(Entries provided begins)
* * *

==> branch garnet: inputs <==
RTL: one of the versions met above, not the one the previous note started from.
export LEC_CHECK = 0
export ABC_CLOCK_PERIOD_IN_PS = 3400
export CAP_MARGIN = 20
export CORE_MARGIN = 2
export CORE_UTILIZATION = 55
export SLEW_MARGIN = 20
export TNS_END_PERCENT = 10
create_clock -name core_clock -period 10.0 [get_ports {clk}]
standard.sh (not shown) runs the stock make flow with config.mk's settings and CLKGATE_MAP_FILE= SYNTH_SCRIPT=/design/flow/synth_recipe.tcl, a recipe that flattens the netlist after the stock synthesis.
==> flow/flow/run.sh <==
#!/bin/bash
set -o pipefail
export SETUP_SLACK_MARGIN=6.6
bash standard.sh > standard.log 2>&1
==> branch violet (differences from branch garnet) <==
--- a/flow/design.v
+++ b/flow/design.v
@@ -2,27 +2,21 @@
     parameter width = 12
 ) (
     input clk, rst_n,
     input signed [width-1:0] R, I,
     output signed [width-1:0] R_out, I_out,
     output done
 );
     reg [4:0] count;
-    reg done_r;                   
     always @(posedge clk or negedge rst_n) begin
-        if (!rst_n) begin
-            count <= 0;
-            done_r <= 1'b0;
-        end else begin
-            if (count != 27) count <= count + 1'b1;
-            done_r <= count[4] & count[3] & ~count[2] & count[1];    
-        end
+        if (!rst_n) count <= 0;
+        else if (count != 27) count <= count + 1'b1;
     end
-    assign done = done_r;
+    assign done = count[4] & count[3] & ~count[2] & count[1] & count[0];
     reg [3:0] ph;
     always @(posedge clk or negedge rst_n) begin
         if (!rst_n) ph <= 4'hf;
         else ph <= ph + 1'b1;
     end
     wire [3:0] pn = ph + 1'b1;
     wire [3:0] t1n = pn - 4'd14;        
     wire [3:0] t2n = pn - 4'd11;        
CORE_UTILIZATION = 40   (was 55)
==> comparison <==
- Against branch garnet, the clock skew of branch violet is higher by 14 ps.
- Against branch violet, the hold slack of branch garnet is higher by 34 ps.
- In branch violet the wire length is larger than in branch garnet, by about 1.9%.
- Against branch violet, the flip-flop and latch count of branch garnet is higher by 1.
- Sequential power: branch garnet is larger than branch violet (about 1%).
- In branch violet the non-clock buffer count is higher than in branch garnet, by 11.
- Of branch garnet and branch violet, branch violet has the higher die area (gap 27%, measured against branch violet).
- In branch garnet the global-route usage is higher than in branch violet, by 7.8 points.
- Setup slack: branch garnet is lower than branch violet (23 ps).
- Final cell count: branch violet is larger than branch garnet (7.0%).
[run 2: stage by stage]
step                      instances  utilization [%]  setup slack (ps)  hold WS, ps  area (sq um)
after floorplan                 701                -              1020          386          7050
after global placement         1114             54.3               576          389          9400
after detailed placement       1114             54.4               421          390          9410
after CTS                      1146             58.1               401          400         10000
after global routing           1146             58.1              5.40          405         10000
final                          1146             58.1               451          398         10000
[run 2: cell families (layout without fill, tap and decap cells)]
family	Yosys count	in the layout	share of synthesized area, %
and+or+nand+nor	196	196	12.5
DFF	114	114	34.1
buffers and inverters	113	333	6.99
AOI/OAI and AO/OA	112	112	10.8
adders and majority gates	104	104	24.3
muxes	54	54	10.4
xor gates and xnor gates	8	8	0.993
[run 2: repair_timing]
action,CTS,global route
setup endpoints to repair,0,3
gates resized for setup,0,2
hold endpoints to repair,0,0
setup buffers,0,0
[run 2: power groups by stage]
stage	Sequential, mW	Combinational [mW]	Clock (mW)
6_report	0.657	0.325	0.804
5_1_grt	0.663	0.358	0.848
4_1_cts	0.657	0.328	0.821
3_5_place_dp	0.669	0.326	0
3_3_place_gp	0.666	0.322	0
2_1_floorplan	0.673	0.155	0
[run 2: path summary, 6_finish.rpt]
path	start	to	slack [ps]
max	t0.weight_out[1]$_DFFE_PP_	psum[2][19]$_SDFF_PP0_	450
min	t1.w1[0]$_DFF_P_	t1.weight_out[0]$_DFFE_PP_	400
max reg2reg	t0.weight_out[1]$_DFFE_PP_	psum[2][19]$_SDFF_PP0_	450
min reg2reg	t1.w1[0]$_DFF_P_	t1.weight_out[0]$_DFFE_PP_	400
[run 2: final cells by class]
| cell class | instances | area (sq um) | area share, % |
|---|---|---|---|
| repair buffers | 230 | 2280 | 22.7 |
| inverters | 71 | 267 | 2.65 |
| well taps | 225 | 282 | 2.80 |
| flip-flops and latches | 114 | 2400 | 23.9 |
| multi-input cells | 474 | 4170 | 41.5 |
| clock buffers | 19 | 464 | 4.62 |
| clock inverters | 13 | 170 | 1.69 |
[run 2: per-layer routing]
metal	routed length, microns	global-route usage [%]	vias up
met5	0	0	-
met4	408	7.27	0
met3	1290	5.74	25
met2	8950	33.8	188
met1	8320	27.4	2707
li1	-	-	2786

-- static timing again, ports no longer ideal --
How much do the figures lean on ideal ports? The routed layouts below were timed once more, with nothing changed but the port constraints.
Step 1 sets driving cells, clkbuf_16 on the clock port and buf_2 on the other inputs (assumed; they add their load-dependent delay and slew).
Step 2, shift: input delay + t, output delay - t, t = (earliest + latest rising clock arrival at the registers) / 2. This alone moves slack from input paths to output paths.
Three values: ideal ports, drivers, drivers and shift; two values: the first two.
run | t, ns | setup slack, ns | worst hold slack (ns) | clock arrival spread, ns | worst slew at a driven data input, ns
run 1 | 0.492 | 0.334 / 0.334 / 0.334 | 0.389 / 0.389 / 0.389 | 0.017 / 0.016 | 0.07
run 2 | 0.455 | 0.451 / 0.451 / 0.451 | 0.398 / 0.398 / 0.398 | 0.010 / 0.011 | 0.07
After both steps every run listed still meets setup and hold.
Background: an optimization exercise with open tools, aiming at small area and a short achievable clock period. Do not read the settings as production practice. The RTL was checked by simulation tests, not by an equivalence proof against the original design. Power and IR drop assume default switching activity.

==> flow/design.v <==
module alu_top (
    input         clk,
    input  [7:0]  a,
    input  [7:0]  b,
    input  [3:0]  command_in,
    input         oe,
    output [15:0] d_out
);
    reg [7:0]  a_q;
    reg [7:0]  b_q;
    reg [3:0]  cmd_q;
    reg        oe_q;
    reg [15:0] d_q;
    wire [15:0] alu_out;
    alu u_alu (
        .a(a_q),
        .b(b_q),
        .command_in(cmd_q),
        .oe(oe_q),
        .d_out(alu_out)
    );
    always @(posedge clk) begin
        a_q   <= a;
        b_q   <= b;
        cmd_q <= command_in;
        oe_q  <= oe;
        d_q   <= alu_out;
    end
    assign d_out = d_q;
endmodule

`timescale 1ns / 1ps
module alu(
    input [7:0] a,
    input [7:0] b,
    input [3:0] command_in,
    input oe,
    output  [15:0] d_out
    );
    parameter ADD= 4'B0000,
              INC= 4'B0001,
              SUB= 4'B0010,
              DEC= 4'B0011,
              MUL= 4'B0100,
              DIV= 4'B0101,
              SHL= 4'B0110,
              SHR= 4'B0111,
              AND= 4'B1000,
              OR=  4'B1001,
              INV= 4'B1010,
              NAND= 4'B1011,
              NOR= 4'B1100,
              XOR= 4'B1101,
              XNOR=4'B1110,
              BUF= 4'B1111;
 reg [15:0] out;
  always@(*)
    begin
      case(command_in)
       ADD : out = a + b;
       INC : out = a + 1;
       SUB : out = a - b;
       DEC : out = a -1;
       MUL : out = a * b;
       DIV : out = (b == 8'd0) ? 16'h0000 : a / b;
       SHL : out = a <<b;
       SHR : out = a>> b;
       AND : out =a &b;
       OR  : out =a| b;
       INV : out =~a;
       NAND: out =~(a&b);
       NOR : out =~(a|b);
       XOR : out =a^b;
       XNOR: out =~(a^b);
       BUF : out =a;
        default : out =16'h0000;
      endcase
    end
    assign d_out= (oe)?out:16'h0000;
endmodule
(Entries provided ends)
* Task requirements: Take the entries above and return only the lines from the one with "input signed [width-1:0]" to the one with "done = done_r;", both included, unchanged.

* Exercise solution:
     input signed [width-1:0] R, I,
     output signed [width-1:0] R_out, I_out,
     output done
 );
     reg [4:0] count;
-    reg done_r;                   
     always @(posedge clk or negedge rst_n) begin
-        if (!rst_n) begin
-            count <= 0;
-            done_r <= 1'b0;
-        end else begin
-            if (count != 27) count <= count + 1'b1;
-            done_r <= count[4] & count[3] & ~count[2] & count[1];    
-        end
+        if (!rst_n) count <= 0;
+        else if (count != 27) count <= count + 1'b1;
     end
-    assign done = done_r;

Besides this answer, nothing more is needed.